■ **Problem details**
Check each line of the material that follows, and copy those holding the string "else".

### Records for this exercise

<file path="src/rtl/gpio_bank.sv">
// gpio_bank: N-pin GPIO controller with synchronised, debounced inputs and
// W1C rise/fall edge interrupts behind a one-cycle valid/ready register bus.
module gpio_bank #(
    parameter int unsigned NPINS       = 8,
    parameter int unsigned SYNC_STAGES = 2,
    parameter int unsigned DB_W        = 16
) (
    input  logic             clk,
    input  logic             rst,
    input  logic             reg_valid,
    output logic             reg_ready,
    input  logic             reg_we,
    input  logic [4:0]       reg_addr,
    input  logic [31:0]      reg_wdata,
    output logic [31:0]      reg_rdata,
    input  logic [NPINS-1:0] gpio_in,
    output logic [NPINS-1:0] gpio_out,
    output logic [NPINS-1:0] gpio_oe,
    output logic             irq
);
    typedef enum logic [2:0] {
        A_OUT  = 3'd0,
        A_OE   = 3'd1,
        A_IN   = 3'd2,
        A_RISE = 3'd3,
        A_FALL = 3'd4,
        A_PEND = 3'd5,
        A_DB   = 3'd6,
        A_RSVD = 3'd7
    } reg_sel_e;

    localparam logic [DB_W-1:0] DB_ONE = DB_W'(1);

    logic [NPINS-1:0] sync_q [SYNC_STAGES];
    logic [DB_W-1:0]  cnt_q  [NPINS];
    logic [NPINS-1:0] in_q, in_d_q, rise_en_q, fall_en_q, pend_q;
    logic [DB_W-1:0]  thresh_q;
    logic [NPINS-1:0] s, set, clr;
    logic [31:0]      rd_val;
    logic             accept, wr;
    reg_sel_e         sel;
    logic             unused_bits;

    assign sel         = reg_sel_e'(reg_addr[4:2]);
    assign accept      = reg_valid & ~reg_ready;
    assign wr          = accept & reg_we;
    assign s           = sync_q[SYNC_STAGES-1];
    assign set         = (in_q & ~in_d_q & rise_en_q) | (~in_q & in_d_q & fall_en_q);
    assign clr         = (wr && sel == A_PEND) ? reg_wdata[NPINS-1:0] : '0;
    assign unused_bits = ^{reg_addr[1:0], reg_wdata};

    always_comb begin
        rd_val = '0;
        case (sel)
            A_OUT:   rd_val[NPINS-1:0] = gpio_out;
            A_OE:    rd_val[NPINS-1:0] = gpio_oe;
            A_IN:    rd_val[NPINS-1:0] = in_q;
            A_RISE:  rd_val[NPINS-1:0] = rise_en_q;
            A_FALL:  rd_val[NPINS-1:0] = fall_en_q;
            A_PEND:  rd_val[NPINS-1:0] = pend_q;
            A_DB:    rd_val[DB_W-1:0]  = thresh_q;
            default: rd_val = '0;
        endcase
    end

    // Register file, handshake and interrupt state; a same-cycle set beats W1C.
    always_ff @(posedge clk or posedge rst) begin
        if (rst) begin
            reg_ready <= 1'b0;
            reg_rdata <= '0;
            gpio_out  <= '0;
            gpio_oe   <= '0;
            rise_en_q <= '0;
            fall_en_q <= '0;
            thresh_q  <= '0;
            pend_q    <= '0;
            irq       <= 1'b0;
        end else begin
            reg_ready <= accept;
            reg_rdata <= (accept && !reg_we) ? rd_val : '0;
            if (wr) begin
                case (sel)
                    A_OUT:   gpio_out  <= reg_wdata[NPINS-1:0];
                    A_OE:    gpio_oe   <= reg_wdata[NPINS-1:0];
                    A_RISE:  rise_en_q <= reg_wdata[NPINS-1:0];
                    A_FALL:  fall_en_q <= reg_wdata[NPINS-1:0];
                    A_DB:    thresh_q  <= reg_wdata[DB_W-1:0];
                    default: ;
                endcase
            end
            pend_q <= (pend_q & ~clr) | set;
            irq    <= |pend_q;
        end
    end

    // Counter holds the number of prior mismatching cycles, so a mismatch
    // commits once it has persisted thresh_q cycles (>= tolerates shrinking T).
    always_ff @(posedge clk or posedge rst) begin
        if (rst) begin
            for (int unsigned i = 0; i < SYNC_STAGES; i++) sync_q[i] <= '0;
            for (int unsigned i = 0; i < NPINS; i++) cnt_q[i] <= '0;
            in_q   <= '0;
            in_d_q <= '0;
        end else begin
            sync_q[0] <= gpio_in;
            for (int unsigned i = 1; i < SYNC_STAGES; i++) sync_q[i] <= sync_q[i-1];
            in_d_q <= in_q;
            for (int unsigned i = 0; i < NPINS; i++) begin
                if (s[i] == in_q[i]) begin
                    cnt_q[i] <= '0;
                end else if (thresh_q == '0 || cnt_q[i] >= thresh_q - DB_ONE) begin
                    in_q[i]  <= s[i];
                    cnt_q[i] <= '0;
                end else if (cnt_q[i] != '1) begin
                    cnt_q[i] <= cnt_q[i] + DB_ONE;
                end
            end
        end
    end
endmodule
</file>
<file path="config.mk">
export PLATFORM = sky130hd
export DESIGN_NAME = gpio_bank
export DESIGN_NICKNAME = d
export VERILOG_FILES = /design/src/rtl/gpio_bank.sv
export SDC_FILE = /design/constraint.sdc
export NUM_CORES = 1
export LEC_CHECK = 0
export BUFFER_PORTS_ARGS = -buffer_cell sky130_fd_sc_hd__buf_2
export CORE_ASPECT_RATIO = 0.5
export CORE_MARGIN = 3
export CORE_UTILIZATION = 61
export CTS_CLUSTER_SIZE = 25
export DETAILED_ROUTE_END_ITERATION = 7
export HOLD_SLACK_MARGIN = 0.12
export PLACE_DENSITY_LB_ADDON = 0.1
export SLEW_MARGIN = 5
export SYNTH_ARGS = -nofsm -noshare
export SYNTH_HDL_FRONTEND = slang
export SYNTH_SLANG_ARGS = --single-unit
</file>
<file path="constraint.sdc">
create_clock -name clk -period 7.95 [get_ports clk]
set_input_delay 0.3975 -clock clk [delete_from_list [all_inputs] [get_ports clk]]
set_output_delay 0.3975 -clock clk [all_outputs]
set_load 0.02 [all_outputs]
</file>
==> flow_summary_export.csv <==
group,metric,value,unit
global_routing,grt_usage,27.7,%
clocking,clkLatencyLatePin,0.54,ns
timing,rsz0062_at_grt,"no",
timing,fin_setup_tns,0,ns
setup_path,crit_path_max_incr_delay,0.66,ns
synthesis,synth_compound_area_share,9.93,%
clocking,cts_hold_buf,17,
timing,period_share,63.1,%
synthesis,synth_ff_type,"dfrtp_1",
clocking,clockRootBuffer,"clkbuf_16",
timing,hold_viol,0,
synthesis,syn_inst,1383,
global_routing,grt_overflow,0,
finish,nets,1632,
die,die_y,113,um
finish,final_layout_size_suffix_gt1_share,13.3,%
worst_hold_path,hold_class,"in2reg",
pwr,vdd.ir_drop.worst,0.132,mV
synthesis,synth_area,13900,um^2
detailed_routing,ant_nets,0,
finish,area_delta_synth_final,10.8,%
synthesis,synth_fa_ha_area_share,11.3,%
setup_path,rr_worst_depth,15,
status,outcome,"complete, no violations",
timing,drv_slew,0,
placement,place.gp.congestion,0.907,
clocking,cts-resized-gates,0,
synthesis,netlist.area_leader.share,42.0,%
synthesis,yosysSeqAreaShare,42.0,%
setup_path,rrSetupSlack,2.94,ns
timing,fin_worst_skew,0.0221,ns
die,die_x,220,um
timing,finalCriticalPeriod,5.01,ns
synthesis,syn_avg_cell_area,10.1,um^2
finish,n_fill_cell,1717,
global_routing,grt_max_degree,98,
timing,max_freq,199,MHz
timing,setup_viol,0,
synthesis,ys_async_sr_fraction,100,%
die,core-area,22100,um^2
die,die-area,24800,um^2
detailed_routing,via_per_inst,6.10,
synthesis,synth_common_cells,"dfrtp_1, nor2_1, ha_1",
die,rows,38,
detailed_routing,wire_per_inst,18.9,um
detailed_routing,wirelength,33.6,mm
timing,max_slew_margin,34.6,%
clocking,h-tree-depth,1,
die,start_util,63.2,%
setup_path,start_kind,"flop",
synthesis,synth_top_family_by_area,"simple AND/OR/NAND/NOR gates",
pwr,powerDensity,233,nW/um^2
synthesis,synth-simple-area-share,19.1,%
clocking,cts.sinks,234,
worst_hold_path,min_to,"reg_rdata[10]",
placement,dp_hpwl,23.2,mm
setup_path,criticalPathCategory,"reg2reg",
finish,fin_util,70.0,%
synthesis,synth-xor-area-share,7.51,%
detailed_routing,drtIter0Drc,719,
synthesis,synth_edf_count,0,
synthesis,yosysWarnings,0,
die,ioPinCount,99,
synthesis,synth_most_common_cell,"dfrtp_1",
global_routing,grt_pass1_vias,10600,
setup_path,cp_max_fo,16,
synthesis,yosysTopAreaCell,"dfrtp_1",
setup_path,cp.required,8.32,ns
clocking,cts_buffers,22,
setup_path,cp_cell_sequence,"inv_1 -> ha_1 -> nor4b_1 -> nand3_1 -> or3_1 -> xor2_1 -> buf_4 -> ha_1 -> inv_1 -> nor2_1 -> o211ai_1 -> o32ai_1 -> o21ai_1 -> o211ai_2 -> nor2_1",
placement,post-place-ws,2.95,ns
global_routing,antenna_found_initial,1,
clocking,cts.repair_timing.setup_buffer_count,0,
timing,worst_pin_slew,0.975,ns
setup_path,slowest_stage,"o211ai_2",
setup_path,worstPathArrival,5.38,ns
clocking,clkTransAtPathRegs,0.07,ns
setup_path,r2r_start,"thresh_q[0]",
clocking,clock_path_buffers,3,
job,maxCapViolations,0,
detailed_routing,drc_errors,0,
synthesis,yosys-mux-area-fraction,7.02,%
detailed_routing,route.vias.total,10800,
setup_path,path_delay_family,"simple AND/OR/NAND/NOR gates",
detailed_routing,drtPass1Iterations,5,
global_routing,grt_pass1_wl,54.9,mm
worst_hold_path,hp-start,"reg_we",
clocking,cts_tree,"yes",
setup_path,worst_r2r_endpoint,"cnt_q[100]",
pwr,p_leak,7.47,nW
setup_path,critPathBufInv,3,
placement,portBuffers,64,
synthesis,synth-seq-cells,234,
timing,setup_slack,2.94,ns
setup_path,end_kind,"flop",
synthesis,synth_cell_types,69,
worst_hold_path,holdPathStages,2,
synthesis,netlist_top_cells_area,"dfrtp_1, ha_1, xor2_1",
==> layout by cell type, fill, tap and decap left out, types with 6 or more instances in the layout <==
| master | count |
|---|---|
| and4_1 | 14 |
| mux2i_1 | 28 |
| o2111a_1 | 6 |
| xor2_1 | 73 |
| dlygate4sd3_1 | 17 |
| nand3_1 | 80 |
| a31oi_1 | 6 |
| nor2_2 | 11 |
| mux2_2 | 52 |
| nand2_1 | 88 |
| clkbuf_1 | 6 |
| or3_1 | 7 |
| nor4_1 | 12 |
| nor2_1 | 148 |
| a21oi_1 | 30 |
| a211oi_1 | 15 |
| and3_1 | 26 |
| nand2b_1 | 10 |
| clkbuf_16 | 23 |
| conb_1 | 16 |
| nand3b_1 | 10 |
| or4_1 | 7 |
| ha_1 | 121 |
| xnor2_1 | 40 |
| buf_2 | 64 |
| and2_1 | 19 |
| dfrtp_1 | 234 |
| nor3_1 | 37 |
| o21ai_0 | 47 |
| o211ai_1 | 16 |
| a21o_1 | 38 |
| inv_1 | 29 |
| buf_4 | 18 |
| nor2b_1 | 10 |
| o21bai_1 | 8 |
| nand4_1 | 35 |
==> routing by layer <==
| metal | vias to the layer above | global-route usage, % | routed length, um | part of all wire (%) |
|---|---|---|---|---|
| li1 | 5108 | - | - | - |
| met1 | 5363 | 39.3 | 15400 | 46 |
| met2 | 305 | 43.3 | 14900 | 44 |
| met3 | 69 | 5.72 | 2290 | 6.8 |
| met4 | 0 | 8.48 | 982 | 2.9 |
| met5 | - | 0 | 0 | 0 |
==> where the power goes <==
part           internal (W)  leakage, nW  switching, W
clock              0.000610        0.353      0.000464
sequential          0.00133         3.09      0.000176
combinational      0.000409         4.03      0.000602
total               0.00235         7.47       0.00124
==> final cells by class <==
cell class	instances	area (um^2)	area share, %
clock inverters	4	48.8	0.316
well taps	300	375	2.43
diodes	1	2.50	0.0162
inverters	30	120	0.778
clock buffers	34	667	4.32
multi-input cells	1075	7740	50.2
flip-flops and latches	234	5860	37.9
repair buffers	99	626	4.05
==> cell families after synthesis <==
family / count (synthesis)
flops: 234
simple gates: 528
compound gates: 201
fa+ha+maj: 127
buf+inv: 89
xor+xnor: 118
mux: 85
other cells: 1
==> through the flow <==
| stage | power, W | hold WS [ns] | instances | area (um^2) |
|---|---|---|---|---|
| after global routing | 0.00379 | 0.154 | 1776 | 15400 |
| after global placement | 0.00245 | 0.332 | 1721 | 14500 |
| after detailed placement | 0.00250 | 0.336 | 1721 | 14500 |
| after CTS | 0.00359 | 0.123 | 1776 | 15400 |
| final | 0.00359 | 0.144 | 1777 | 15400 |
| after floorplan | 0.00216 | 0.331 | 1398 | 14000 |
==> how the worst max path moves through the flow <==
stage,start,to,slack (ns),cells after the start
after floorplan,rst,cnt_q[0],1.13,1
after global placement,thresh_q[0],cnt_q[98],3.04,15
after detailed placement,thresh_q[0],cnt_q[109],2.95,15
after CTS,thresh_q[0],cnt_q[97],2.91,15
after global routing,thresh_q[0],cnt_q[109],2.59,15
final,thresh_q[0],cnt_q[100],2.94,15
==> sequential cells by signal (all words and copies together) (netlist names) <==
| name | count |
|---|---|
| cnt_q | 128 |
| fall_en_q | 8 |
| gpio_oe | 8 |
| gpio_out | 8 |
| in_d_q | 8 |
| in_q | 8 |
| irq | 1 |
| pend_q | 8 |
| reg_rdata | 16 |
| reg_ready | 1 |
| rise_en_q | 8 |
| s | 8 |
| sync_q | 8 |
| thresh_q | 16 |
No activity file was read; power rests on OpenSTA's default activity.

######

■ **Answer area**
        end else begin
        end else begin
                end else if (thresh_q == '0 || cnt_q[i] >= thresh_q - DB_ONE) begin
                end else if (cnt_q[i] != '1) begin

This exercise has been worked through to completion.